From the figure, path difference $=S_{1}M=P$
$P=S_{1}M=x\cos \theta$
$(\because x<<R)$

$(S_{1}P$ and $S_{2}P$ are assumed approximately parallel)
For maximum intensity, $P=n\lambda$ (where, $n=0,1,2,3$ )
$\Rightarrow x\cos \theta =n\lambda$
$\Rightarrow \cos \theta =\frac{n\lambda }{x}$
$\Rightarrow \cos \theta =\frac{n\lambda }{5\lambda }$
$(\because x=5\lambda )$
$\Rightarrow \cos \theta =\frac{n}{5}$
We know, $-1\le \cos \theta \le 1$
$\Rightarrow -1\le \frac{n}{5}\le 1$
$\Rightarrow -5\le n\le 5$
Possible values of $n=\{0,\pm 1,\pm 2,\pm 3,\pm 4,\pm 5\}$
Let us analysis each value of $n$ for $\theta$ in range.
$\theta \in (0,2\pi )$
For $n=1,\cos \theta =\frac{1}{5}$

Here, negative value of $n$ means the path difference $\left(S_{1}P-S_{2}P\right)$ is negative, i.e., for those points $S_{1}P<S_{2}P$.

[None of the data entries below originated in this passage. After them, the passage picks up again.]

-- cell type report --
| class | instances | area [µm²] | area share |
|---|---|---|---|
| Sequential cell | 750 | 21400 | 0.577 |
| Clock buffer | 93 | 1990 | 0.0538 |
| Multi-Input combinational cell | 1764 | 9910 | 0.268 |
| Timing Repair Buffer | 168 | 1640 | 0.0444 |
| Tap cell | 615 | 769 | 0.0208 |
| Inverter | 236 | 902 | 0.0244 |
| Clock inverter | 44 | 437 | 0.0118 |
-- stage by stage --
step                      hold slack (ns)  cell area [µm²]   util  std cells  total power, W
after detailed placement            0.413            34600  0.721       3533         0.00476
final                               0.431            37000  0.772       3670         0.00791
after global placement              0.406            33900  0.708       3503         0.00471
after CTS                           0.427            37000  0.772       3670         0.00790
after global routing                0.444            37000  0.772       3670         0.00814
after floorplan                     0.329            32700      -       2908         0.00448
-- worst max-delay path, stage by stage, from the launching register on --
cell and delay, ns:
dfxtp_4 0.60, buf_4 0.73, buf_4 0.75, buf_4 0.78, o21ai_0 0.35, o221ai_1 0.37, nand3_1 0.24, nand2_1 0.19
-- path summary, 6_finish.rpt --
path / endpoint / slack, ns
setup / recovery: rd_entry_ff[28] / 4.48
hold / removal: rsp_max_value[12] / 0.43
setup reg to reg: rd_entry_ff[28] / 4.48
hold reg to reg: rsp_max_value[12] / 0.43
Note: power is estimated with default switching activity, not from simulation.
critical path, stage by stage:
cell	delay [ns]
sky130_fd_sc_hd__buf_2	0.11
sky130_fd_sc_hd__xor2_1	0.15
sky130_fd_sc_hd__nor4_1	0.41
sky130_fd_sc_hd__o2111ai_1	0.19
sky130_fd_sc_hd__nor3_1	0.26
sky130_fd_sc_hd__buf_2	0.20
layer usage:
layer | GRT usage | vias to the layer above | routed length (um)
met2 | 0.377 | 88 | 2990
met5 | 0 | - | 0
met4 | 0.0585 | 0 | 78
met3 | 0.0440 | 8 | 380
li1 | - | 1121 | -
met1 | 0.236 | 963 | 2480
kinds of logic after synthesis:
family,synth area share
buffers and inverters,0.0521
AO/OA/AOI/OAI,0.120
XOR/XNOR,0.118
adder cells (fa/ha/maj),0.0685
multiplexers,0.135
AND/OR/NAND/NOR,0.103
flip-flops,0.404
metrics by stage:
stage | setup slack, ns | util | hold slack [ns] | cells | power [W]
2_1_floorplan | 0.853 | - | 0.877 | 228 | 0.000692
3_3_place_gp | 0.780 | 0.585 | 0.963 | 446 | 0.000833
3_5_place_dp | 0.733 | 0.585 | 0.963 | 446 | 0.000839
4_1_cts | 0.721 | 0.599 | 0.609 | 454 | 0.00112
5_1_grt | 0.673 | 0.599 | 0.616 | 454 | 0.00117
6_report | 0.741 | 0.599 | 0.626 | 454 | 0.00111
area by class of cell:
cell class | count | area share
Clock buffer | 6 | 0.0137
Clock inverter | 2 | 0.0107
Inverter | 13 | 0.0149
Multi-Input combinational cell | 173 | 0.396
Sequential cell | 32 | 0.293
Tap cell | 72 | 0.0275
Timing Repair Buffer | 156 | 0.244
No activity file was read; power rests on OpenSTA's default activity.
File: config.mk
export PLATFORM = sky130hd
export DESIGN_NAME = stsr_search_ctrl
export DESIGN_NICKNAME = d
export VERILOG_FILES = /design/src/hdl/stsr_pkg.sv /design/src/hdl/stsr_search_ctrl.sv
export SDC_FILE = /design/constraint.sdc
export NUM_CORES = 1
export LEC_CHECK = 0
export ABC_AREA = 1
export ABC_CLOCK_PERIOD_IN_PS = 8900
export BUFFER_PORTS_ARGS = -buffer_cell sky130_fd_sc_hd__buf_2
export CAP_MARGIN = 20
export CORE_MARGIN = 5
export CORE_UTILIZATION = 55
export CTS_CLUSTER_DIAMETER = 40
export DETAILED_ROUTE_END_ITERATION = 8
export PLACE_DENSITY = 0.83
export SKIP_LAST_GASP = 1
export SLEW_MARGIN = 10
export SYNTH_ARGS = -nofsm -noshare
export SYNTH_HDL_FRONTEND = slang
export SYNTH_SLANG_ARGS = --single-unit
File: constraint.sdc
create_clock -name clk_i -period 8.9 [get_ports clk_i]
set_clock_uncertainty 0.05 [all_clocks]
set_input_delay 1.78 -clock clk_i [delete_from_list [all_inputs] [get_ports clk_i]]
set_output_delay 1.78 -clock clk_i [all_outputs]
set_load 0.01 [all_outputs]
## src/sv/mlst_ram.sv

```systemverilog
module mlst_ram #(
  parameter int Width = 8,
  parameter int Depth = 128
) (
  input  logic                                         clk_i,
  input  logic                                         we_i,
  input  logic [((Depth > 1) ? $clog2(Depth) : 1)-1:0] waddr_i,
  input  logic [Width-1:0]                             wdata_i,
  input  logic                                         re_i,
  input  logic [((Depth > 1) ? $clog2(Depth) : 1)-1:0] raddr_i,
  output logic [Width-1:0]                             rdata_o
);

  logic [Width-1:0] mem_q [Depth];
  logic [Width-1:0] rdata_q;

  always_ff @(posedge clk_i) begin
    if (we_i) begin
      mem_q[waddr_i] <= wdata_i;
    end
    if (re_i) begin
      rdata_q <= mem_q[raddr_i];
    end
  end

  assign rdata_o = rdata_q;

endmodule

```

## config.mk

```make
export PLATFORM = sky130hd
export DESIGN_NAME = mlst_ram
export DESIGN_NICKNAME = d
export VERILOG_FILES = /design/src/sv/mlst_ram.sv
export SDC_FILE = /design/constraint.sdc
export NUM_CORES = 1
export LEC_CHECK = 0
export BUFFER_PORTS_ARGS = -buffer_cell sky130_fd_sc_hd__buf_2
export CORE_MARGIN = 5
export CORE_UTILIZATION = 63
export DETAILED_ROUTE_END_ITERATION = 10
export PLACE_DENSITY = 0.79
export SKIP_LAST_GASP = 1
export SLEW_MARGIN = 20
export SYNTH_ARGS = -nofsm -noshare
export SYNTH_HDL_FRONTEND = slang
export SYNTH_SLANG_ARGS = --single-unit
```

## constraint.sdc

```tcl
create_clock -name clk_i -period 3.44 [get_ports clk_i]
set_input_delay 0.516 -clock clk_i [delete_from_list [all_inputs] [get_ports clk_i]]
set_output_delay 0.516 -clock clk_i [all_outputs]
set_load 0.05 [all_outputs]
```

==> flow_metrics.env <==
export IMPL_yosysWarningCount=0
export IMPL_synth_edf_count=1032
export IMPL_overflow=0
export IMPL_cts_buffer_depth=3
export IMPL_cts_reportedPaths_clkPinSlew_ns=0.07
export IMPL_mappedNetlistArea_um2=39750
export IMPL_synth_top_area_share_pct=77.97
export IMPL_end_kind="flop"
export IMPL_core_um2=62740
export IMPL_final_setup_worst_slack_ns=0.6509
export IMPL_first_pass_iters=7
export IMPL_die_area_um2=68210
export IMPL_rr_startpoint="mem_q[96][3]$_DFFE_PP_"
export IMPL_cts_buffers=96
export IMPL_rows=92
export IMPL_h_tree_depth=3
export IMPL_worstHoldPathCells=1
export IMPL_rsz0062_at_grt="no"
export IMPL_multi_input_comb_area_um2=8354
export IMPL_routed_wl_um=97750
export IMPL_max_freq_mhz=358.5
export IMPL_wl_per_cell_um=35.62
export IMPL_fin_skew_ns=0.02352
export IMPL_status="finished, final reports clean"
export IMPL_finalHoldViolCount=0
export IMPL_initial_core_util_pct=63.35
export IMPL_startpoint_type="primary input"
export IMPL_grt_first_pass_wirelength_um=141900
export IMPL_dp_hpwl_um=53820
export IMPL_drt_iter0_markers=3136
export IMPL_synth_top_cell_by_area="edfxtp_1"
export IMPL_io_pins=33
export IMPL_synthesis_nets=1660
export IMPL_setup_violations=0
export IMPL_synth_cell_type_count=16
export IMPL_antenna_found_initial=5
export IMPL_cts_hold_buffers=0
export IMPL_ant_nets=0
export IMPL_hold_class="in -> reg"
export IMPL_synth_area_per_cell_um2=24.31
export IMPL_power_density_nw_per_um2=574.6
export IMPL_cp_required_ns=3.84
export IMPL_ys_async_sr_fraction_pct=0
export IMPL_critPathMaxFanout=26
export IMPL_instances_no_fill=2744
export IMPL_synth_area_top_cells="edfxtp_1, mux4_2, nor2_1, clkbuf_1, mux2_2"
export IMPL_post_cts_buffers=0
export IMPL_hold_path_end="rdata_o[3]$_DFFE_PP_"
export IMPL_grt_usage_pct=29.45
export IMPL_vias=19355
export IMPL_post_route_period_util_pct=81.08
export IMPL_pre_cts_ws_ns=0.02184
export IMPL_syn_inst=1635
export IMPL_maxCapViolCount=0
export IMPL_post_synth_top_count_cell="edfxtp_1"
export IMPL_io_buffer_count=32
export IMPL_drt_vias_per_instance=7.054
export IMPL_area_growth_pct=13.46
export IMPL_fill_cells=3239
export IMPL_p_leak_uw=0.01411
export IMPL_r2r_setup_slack_ns=0.74
export IMPL_r2r_end="rdata_o[3]$_DFFE_PP_"
export IMPL_drive_gt1_share_pct=34.76
export IMPL_synthFlopType="edfxtp_1"
export IMPL_worstMarginPinSlew_ns=1.080
export IMPL_cts_root_buf="clkbuf_16"
export IMPL_cp_arrival_ns=3.19
export IMPL_drc=0
export IMPL_tritoncts="yes"
export IMPL_layout_min_cycle_time_ns=2.789
export IMPL_clkLatencyLatePin_ns=0.66
export IMPL_nets=1849
export IMPL_die_w_um=261.2
export IMPL_die_y_um=261.2
export IMPL_dp_cells=2572
export IMPL_synth_seq_area_share_pct=77.97
export IMPL_gp_congestion=0.8522
export IMPL_area_sequential_um2=30990
export IMPL_grt_max_degree=118
export IMPL_r2r_cells=4
export IMPL_slew_violations=0
export IMPL_min_delay_start="re_i"
export IMPL_clkSinkCount=1032
export IMPL_fin_setup_tns_ns=0
export IMPL_grt_pass1_vias=19832
export IMPL_ys_ff_latch=1032
export IMPL_timing_worst_setup_path_type="in -> reg"
export IMPL_ctsResizeCount=0
export IMPL_synth_commonest_cells="edfxtp_1, mux4_2, nor2_1"
export IMPL_timing_slew_headroom_pct=27.74
export IMPL_ir_worst_vdd_v=0.0006898
## worst max-delay path by stage
stage	start	slack, ns	endpoint
6_report	raddr_i[0]	0.65	rdata_o[3]$_DFFE_PP_
4_1_cts	raddr_i[0]	0.68	rdata_o[3]$_DFFE_PP_
3_3_place_gp	raddr_i[0]	0.06	rdata_o[3]$_DFFE_PP_
5_1_grt	raddr_i[0]	0.64	rdata_o[3]$_DFFE_PP_
2_1_floorplan	raddr_i[0]	0.28	rdata_o[0]$_DFFE_PP_
3_5_place_dp	raddr_i[0]	0.02	rdata_o[2]$_DFFE_PP_
## worst max-delay path, stage by stage
cell and delay, ns:
buf_8 0.18, buf_12 0.19, buf_12 0.24, mux4_2 0.55, mux4_2 0.59, mux4_2 0.58
mux2_2 0.31
## cell usage in the layout, fill, tap and decap left out
| master | instances |
|---|---|
| buf_12 | 23 |
| buf_2 | 21 |
| buf_4 | 133 |
| buf_6 | 1 |
| buf_8 | 2 |
| bufinv_16 | 11 |
| clkbuf_1 | 18 |
| clkbuf_16 | 97 |
| clkinv_1 | 17 |
| clkinv_2 | 21 |
| clkinv_8 | 2 |
| clkinvlp_4 | 1 |
| diode_2 | 2 |
| edfxtp_1 | 1032 |
| inv_16 | 2 |
| inv_6 | 1 |
| mux2_2 | 8 |
| mux4_2 | 336 |
| nand2_1 | 14 |
| nand2b_1 | 2 |
| nand3_1 | 12 |
| nand4_1 | 3 |
| nor2_1 | 122 |
| nor2b_1 | 7 |
| nor3_1 | 9 |
| or3_1 | 1 |
### src/rtl/stt_pkg.sv
// ----------------------------------------------------------------------------
// stt_pkg
// Types and constants shared by the source text tokenizer modules.
// ----------------------------------------------------------------------------
package stt_pkg;

	typedef struct packed {
		logic [7:0] char_byte;
		logic       end_of_input;
	} in_item_t;

	typedef struct packed {
		logic [5:0]  token_kind;
		logic [23:0] lexeme_start;
		logic [23:0] lexeme_length;
		logic [23:0] line_number;
		logic        last_of_run;
	} result_t;

	// all results caused by one byte, count is 1..3
	typedef struct packed {
		result_t [2:0] res;
		logic [1:0]    count;
	} group_t;

	typedef enum logic [3:0] {
		MODE_IDLE,
		MODE_EQ,
		MODE_LT,
		MODE_GT,
		MODE_DOT,
		MODE_SLASH,
		MODE_COMMENT,
		MODE_STRING,
		MODE_INT,
		MODE_NDOT,
		MODE_FRAC,
		MODE_WORD
	} scan_mode_t;

	localparam int QUEUE_DEPTH = 4;
	localparam int QPTR_BITS   = 2;

	localparam logic [5:0] KIND_EOF       = 6'd0;
	localparam logic [5:0] KIND_BACKSLASH = 6'd1;
	localparam logic [5:0] KIND_PLUS      = 6'd2;
	localparam logic [5:0] KIND_MINUS     = 6'd3;
	localparam logic [5:0] KIND_STAR      = 6'd4;
	localparam logic [5:0] KIND_CARET     = 6'd5;
	localparam logic [5:0] KIND_LPAREN    = 6'd6;
	localparam logic [5:0] KIND_RPAREN    = 6'd7;
	localparam logic [5:0] KIND_LBRACK    = 6'd8;
	localparam logic [5:0] KIND_RBRACK    = 6'd9;
	localparam logic [5:0] KIND_LBRACE    = 6'd10;
	localparam logic [5:0] KIND_RBRACE    = 6'd11;
	localparam logic [5:0] KIND_COLON     = 6'd12;
	localparam logic [5:0] KIND_COMMA     = 6'd13;
	localparam logic [5:0] KIND_EQEQ      = 6'd14;
	localparam logic [5:0] KIND_EQ        = 6'd15;
	localparam logic [5:0] KIND_LE        = 6'd16;
	localparam logic [5:0] KIND_LT        = 6'd17;
	localparam logic [5:0] KIND_GE        = 6'd18;
	localparam logic [5:0] KIND_GT        = 6'd19;
	localparam logic [5:0] KIND_DOTDOT    = 6'd20;
	localparam logic [5:0] KIND_DOT       = 6'd21;
	localparam logic [5:0] KIND_NE        = 6'd22;
	localparam logic [5:0] KIND_SLASH     = 6'd23;
	localparam logic [5:0] KIND_STRING    = 6'd24;
	localparam logic [5:0] KIND_NUMBER    = 6'd25;
	localparam logic [5:0] KIND_IDENT     = 6'd26;
	localparam logic [5:0] KIND_AND       = 6'd27;
	localparam logic [5:0] KIND_BAD       = 6'd33;
	localparam logic [5:0] KIND_UNTERM    = 6'd34;

	localparam logic [7:0] CH_BACKSLASH = 8'h5C;
	localparam logic [7:0] CH_PLUS      = 8'h2B;
	localparam logic [7:0] CH_MINUS     = 8'h2D;
	localparam logic [7:0] CH_STAR      = 8'h2A;
	localparam logic [7:0] CH_CARET     = 8'h5E;
	localparam logic [7:0] CH_LPAREN    = 8'h28;
	localparam logic [7:0] CH_RPAREN    = 8'h29;
	localparam logic [7:0] CH_LBRACK    = 8'h5B;
	localparam logic [7:0] CH_RBRACK    = 8'h5D;
	localparam logic [7:0] CH_LBRACE    = 8'h7B;
	localparam logic [7:0] CH_RBRACE    = 8'h7D;
	localparam logic [7:0] CH_COLON     = 8'h3A;
	localparam logic [7:0] CH_COMMA     = 8'h2C;
	localparam logic [7:0] CH_EQUAL     = 8'h3D;
	localparam logic [7:0] CH_LESS      = 8'h3C;
	localparam logic [7:0] CH_GREATER   = 8'h3E;
	localparam logic [7:0] CH_DOT       = 8'h2E;
	localparam logic [7:0] CH_SLASH     = 8'h2F;
	localparam logic [7:0] CH_SPACE     = 8'h20;
	localparam logic [7:0] CH_TAB       = 8'h09;
	localparam logic [7:0] CH_CR        = 8'h0D;
	localparam logic [7:0] CH_NL        = 8'h0A;
	localparam logic [7:0] CH_HASH      = 8'h23;
	localparam logic [7:0] CH_QUOTE     = 8'h22;
	localparam logic [7:0] CH_UNDERSCORE = 8'h5F;

	// keywords packed first byte in bits 7:0: and or not true false nil
	localparam logic [39:0] KW_TEXT [6] = '{
		40'h00_0064_6E61,
		40'h00_0000_726F,
		40'h00_0074_6F6E,
		40'h00_6575_7274,
		40'h65_736C_6166,
		40'h00_006C_696E
	};
	localparam logic [2:0] KW_LEN [6] = '{3'd3, 3'd2, 3'd3, 3'd4, 3'd5, 3'd3};

endpackage

### src/rtl/stt_front.sv
// ----------------------------------------------------------------------------
// stt_front
// Scanner: classifies each byte against the pending mode and builds the
// group of tokens that the byte completes.
// ----------------------------------------------------------------------------
module stt_front import stt_pkg::*; #(
	parameter int OFFSET_BITS = 24,
	parameter int LINE_BITS   = 24
) (
	input  logic     clk,
	input  logic     arst_n,
	input  logic     accept,
	input  in_item_t item,
	output logic     push,
	output group_t   grp
);

	typedef struct packed {
		logic [5:0]             kind;
		logic [OFFSET_BITS-1:0] start;
		logic [OFFSET_BITS-1:0] len;
	} emit_t;

	localparam logic [OFFSET_BITS-1:0] OFF_MAX  = {OFFSET_BITS{1'b1}};
	localparam logic [LINE_BITS-1:0]   LINE_MAX = {LINE_BITS{1'b1}};
	localparam logic [LINE_BITS-1:0]   LINE_ONE = {{(LINE_BITS-1){1'b0}}, 1'b1};
	localparam logic [OFFSET_BITS-1:0] LEN_ONE  = {{(OFFSET_BITS-1){1'b0}}, 1'b1};
	localparam logic [OFFSET_BITS-1:0] LEN_TWO  = {{(OFFSET_BITS-2){1'b0}}, 2'd2};

	function automatic emit_t mk(input logic [5:0] k, input logic [OFFSET_BITS-1:0] s,
			input logic [OFFSET_BITS-1:0] l);
		emit_t r;
		r.kind  = k;
		r.start = s;
		r.len   = l;
		return r;
	endfunction

	scan_mode_t             mode_q, mode_d;
	logic [OFFSET_BITS-1:0] pos_q, pos_d;
	logic [OFFSET_BITS-1:0] tstart_q, tstart_d;
	logic [LINE_BITS-1:0]   line_q, line_d;
	logic [39:0]            prefix_q, prefix_d;
	logic [2:0]             wlen_q, wlen_d;

	logic [7:0] c;
	logic       eoi;
	logic       is_numeral, is_alpha;

	// what a byte does when nothing is pending
	logic       idle_emit;
	logic [5:0] idle_kind;
	scan_mode_t idle_mode;
	logic       idle_word;

	logic [7:0] pend_second;
	logic [5:0] pend_two, pend_one;

	logic [5:0]             word_kind;
	logic [OFFSET_BITS-1:0] dot_pos, span_p, span_dot, span_str;
	logic                   go;

	emit_t      e [3];
	logic [1:0] n;

	logic [OFFSET_BITS+23:0] start_w [3];
	logic [OFFSET_BITS+23:0] len_w [3];
	logic [LINE_BITS+23:0]   line_w;

	assign c   = item.char_byte;
	assign eoi = item.end_of_input;

	assign is_numeral = (c >= 8'h30) && (c <= 8'h39);
	assign is_alpha = ((c >= 8'h61) && (c <= 8'h7A)) || ((c >= 8'h41) && (c <= 8'h5A)) ||
		(c == CH_UNDERSCORE);

	always_comb begin
		idle_emit = 1'b1;
		idle_kind = KIND_BAD;
		idle_mode = MODE_IDLE;
		idle_word = 1'b0;
		case (c)
			CH_BACKSLASH: idle_kind = KIND_BACKSLASH;
			CH_PLUS:      idle_kind = KIND_PLUS;
			CH_MINUS:     idle_kind = KIND_MINUS;
			CH_STAR:      idle_kind = KIND_STAR;
			CH_CARET:     idle_kind = KIND_CARET;
			CH_LPAREN:    idle_kind = KIND_LPAREN;
			CH_RPAREN:    idle_kind = KIND_RPAREN;
			CH_LBRACK:    idle_kind = KIND_LBRACK;
			CH_RBRACK:    idle_kind = KIND_RBRACK;
			CH_LBRACE:    idle_kind = KIND_LBRACE;
			CH_RBRACE:    idle_kind = KIND_RBRACE;
			CH_COLON:     idle_kind = KIND_COLON;
			CH_COMMA:     idle_kind = KIND_COMMA;
			CH_EQUAL: begin
				idle_emit = 1'b0;
				idle_mode = MODE_EQ;
			end
			CH_LESS: begin
				idle_emit = 1'b0;
				idle_mode = MODE_LT;
			end
			CH_GREATER: begin
				idle_emit = 1'b0;
				idle_mode = MODE_GT;
			end
			CH_DOT: begin
				idle_emit = 1'b0;
				idle_mode = MODE_DOT;
			end
			CH_SLASH: begin
				idle_emit = 1'b0;
				idle_mode = MODE_SLASH;
			end
			CH_SPACE, CH_TAB, CH_CR, CH_NL: idle_emit = 1'b0;
			CH_HASH: begin
				idle_emit = 1'b0;
				idle_mode = MODE_COMMENT;
			end
			CH_QUOTE: begin
				idle_emit = 1'b0;
				idle_mode = MODE_STRING;
			end
			default: begin
				if (is_numeral) begin
					idle_emit = 1'b0;
					idle_mode = MODE_INT;
				end else if (is_alpha) begin
					idle_emit = 1'b0;
					idle_mode = MODE_WORD;
					idle_word = 1'b1;
				end
			end
		endcase
	end

	always_comb begin
		pend_second = CH_EQUAL;
		pend_two    = KIND_EQEQ;
		pend_one    = KIND_EQ;
		case (mode_q)
			MODE_EQ: begin
				pend_two = KIND_EQEQ;
				pend_one = KIND_EQ;
			end
			MODE_LT: begin
				pend_two = KIND_LE;
				pend_one = KIND_LT;
			end
			MODE_GT: begin
				pend_two = KIND_GE;
				pend_one = KIND_GT;
			end
			MODE_DOT: begin
				pend_second = CH_DOT;
				pend_two    = KIND_DOTDOT;
				pend_one    = KIND_DOT;
			end
			MODE_SLASH: begin
				pend_two = KIND_NE;
				pend_one = KIND_SLASH;
			end
			default: ;
		endcase
	end

	always_comb begin
		word_kind = KIND_IDENT;
		if (wlen_q <= 3'd5) begin
			for (int i = 5; i >= 0; i--) begin
				if ((wlen_q == KW_LEN[i]) && (prefix_q == KW_TEXT[i]))
					word_kind = KIND_AND + 6'(i);
			end
		end
	end

	assign dot_pos  = (pos_q != '0) ? pos_q - LEN_ONE : '0;
	assign span_p   = (pos_q > tstart_q) ? pos_q - tstart_q : '0;
	assign span_dot = (dot_pos > tstart_q) ? dot_pos - tstart_q : '0;
	assign span_str = (span_p == OFF_MAX) ? OFF_MAX : span_p + LEN_ONE;

	// next state
	always_comb begin
		mode_d   = mode_q;
		pos_d    = pos_q;
		tstart_d = tstart_q;
		line_d   = line_q;
		prefix_d = prefix_q;
		wlen_d   = wlen_q;
		go       = 1'b0;
		if (eoi) begin
			mode_d   = MODE_IDLE;
			pos_d    = '0;
			tstart_d = '0;
			line_d   = LINE_ONE;
			prefix_d = '0;
			wlen_d   = '0;
		end else begin
			if (pos_q != OFF_MAX)
				pos_d = pos_q + LEN_ONE;
			case (mode_q)
				MODE_IDLE: go = 1'b1;
				MODE_EQ, MODE_LT, MODE_GT, MODE_DOT, MODE_SLASH: begin
					if (c == pend_second)
						mode_d = MODE_IDLE;
					else
						go = 1'b1;
				end
				MODE_COMMENT: go = (c == CH_NL);
				MODE_STRING: begin
					if (c == CH_QUOTE)
						mode_d = MODE_IDLE;
					else if ((c == CH_NL) && (line_q != LINE_MAX))
						line_d = line_q + LINE_ONE;
				end
				MODE_INT: begin
					if (c == CH_DOT)
						mode_d = MODE_NDOT;
					else if (!is_numeral)
						go = 1'b1;
				end
				MODE_NDOT: begin
					if (is_numeral) begin
						mode_d = MODE_FRAC;
					end else begin
						tstart_d = dot_pos;
						if (c == CH_DOT)
							mode_d = MODE_IDLE;
						else
							go = 1'b1;
					end
				end
				MODE_FRAC: go = !is_numeral;
				MODE_WORD: begin
					if (is_alpha || is_numeral) begin
						if (wlen_q < 3'd5)
							prefix_d[{wlen_q, 3'b000} +: 8] = c;
						if (wlen_q < 3'd6)
							wlen_d = wlen_q + 3'd1;
					end else begin
						go = 1'b1;
					end
				end
				default: go = 1'b1;
			endcase
			if (go) begin
				tstart_d = pos_q;
				mode_d   = idle_mode;
				if (idle_word) begin
					prefix_d = {32'd0, c};
					wlen_d   = 3'd1;
				end
				if ((c == CH_NL) && (line_q != LINE_MAX))
					line_d = line_q + LINE_ONE;
			end
		end
	end

	// tokens caused by this byte, in order
	always_comb begin
		n = 2'd0;
		for (int i = 0; i < 3; i++)
			e[i] = '0;
		if (eoi) begin
			case (mode_q)
				MODE_EQ, MODE_LT, MODE_GT, MODE_DOT, MODE_SLASH: begin
					e[n] = mk(pend_one, tstart_q, LEN_ONE);
					n    = n + 2'd1;
				end
				MODE_INT, MODE_FRAC: begin
					e[n] = mk(KIND_NUMBER, tstart_q, span_p);
					n    = n + 2'd1;
				end
				MODE_NDOT: begin
					e[n] = mk(KIND_NUMBER, tstart_q, span_dot);
					n    = n + 2'd1;
					e[n] = mk(KIND_DOT, dot_pos, LEN_ONE);
					n    = n + 2'd1;
				end
				MODE_WORD: begin
					e[n] = mk(word_kind, tstart_q, span_p);
					n    = n + 2'd1;
				end
				MODE_STRING: begin
					e[n] = mk(KIND_UNTERM, tstart_q, span_p);
					n    = n + 2'd1;
				end
				default: ;
			endcase
			e[n] = mk(KIND_EOF, pos_q, '0);
			n    = n + 2'd1;
		end else begin
			case (mode_q)
				MODE_EQ, MODE_LT, MODE_GT, MODE_DOT, MODE_SLASH: begin
					if (c == pend_second) begin
						e[n] = mk(pend_two, tstart_q, LEN_TWO);
						n    = n + 2'd1;
					end else begin
						e[n] = mk(pend_one, tstart_q, LEN_ONE);
						n    = n + 2'd1;
					end
				end
				MODE_STRING: begin
					if (c == CH_QUOTE) begin
						e[n] = mk(KIND_STRING, tstart_q, span_str);
						n    = n + 2'd1;
					end
				end
				MODE_INT, MODE_FRAC: begin
					if (go) begin
						e[n] = mk(KIND_NUMBER, tstart_q, span_p);
						n    = n + 2'd1;
					end
				end
				MODE_NDOT: begin
					if (!is_numeral) begin
						e[n] = mk(KIND_NUMBER, tstart_q, span_dot);
						n    = n + 2'd1;
						if (c == CH_DOT)
							e[n] = mk(KIND_DOTDOT, dot_pos, LEN_TWO);
						else
							e[n] = mk(KIND_DOT, dot_pos, LEN_ONE);
						n = n + 2'd1;
					end
				end
				MODE_WORD: begin
					if (go) begin
						e[n] = mk(word_kind, tstart_q, span_p);
						n    = n + 2'd1;
					end
				end
				default: ;
			endcase
			if (go && idle_emit) begin
				e[n] = mk(idle_kind, pos_q, LEN_ONE);
				n    = n + 2'd1;
			end
		end
	end

	assign line_w = {24'd0, line_q};

	always_comb begin
		for (int i = 0; i < 3; i++) begin
			start_w[i]                  = {24'd0, e[i].start};
			len_w[i]                    = {24'd0, e[i].len};
			grp.res[i].token_kind       = e[i].kind;
			grp.res[i].lexeme_start     = start_w[i][23:0];
			grp.res[i].lexeme_length    = len_w[i][23:0];
			grp.res[i].line_number      = line_w[23:0];
			grp.res[i].last_of_run      = (2'(i) == (n - 2'd1));
		end
		grp.count = n;
	end

	assign push = accept && (n != 2'd0);

	always_ff @(posedge clk or negedge arst_n) begin
		if (!arst_n) begin
			mode_q   <= MODE_IDLE;
			pos_q    <= '0;
			tstart_q <= '0;
			line_q   <= LINE_ONE;
			prefix_q <= '0;
			wlen_q   <= '0;
		end else if (accept) begin
			mode_q   <= mode_d;
			pos_q    <= pos_d;
			tstart_q <= tstart_d;
			line_q   <= line_d;
			prefix_q <= prefix_d;
			wlen_q   <= wlen_d;
		end
	end

endmodule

For $n=0,\pm 1,\pm 2,\pm 3,\pm 4$,
From the given graph of cosine function, it can be observed that in interval $\theta \in [0,2\pi ]$, for above values of $n$ there are in total 18 points, i.e., 2 points for $n=0,4$ points each for $n=\pm 1,\pm 2,\pm 3,\pm 4$.
For $n=+5,\cos \theta =+1$,
One value of $\theta$ i.e., $\theta =0^{\circ }$ is possible as for $\theta =2\pi$, the points will coincide.
For $n=-5,\cos \theta =-1$, i.e., $\theta =\pi$.
Thus, in total $20$ points of maxima's are possible in all $4$ quadrants.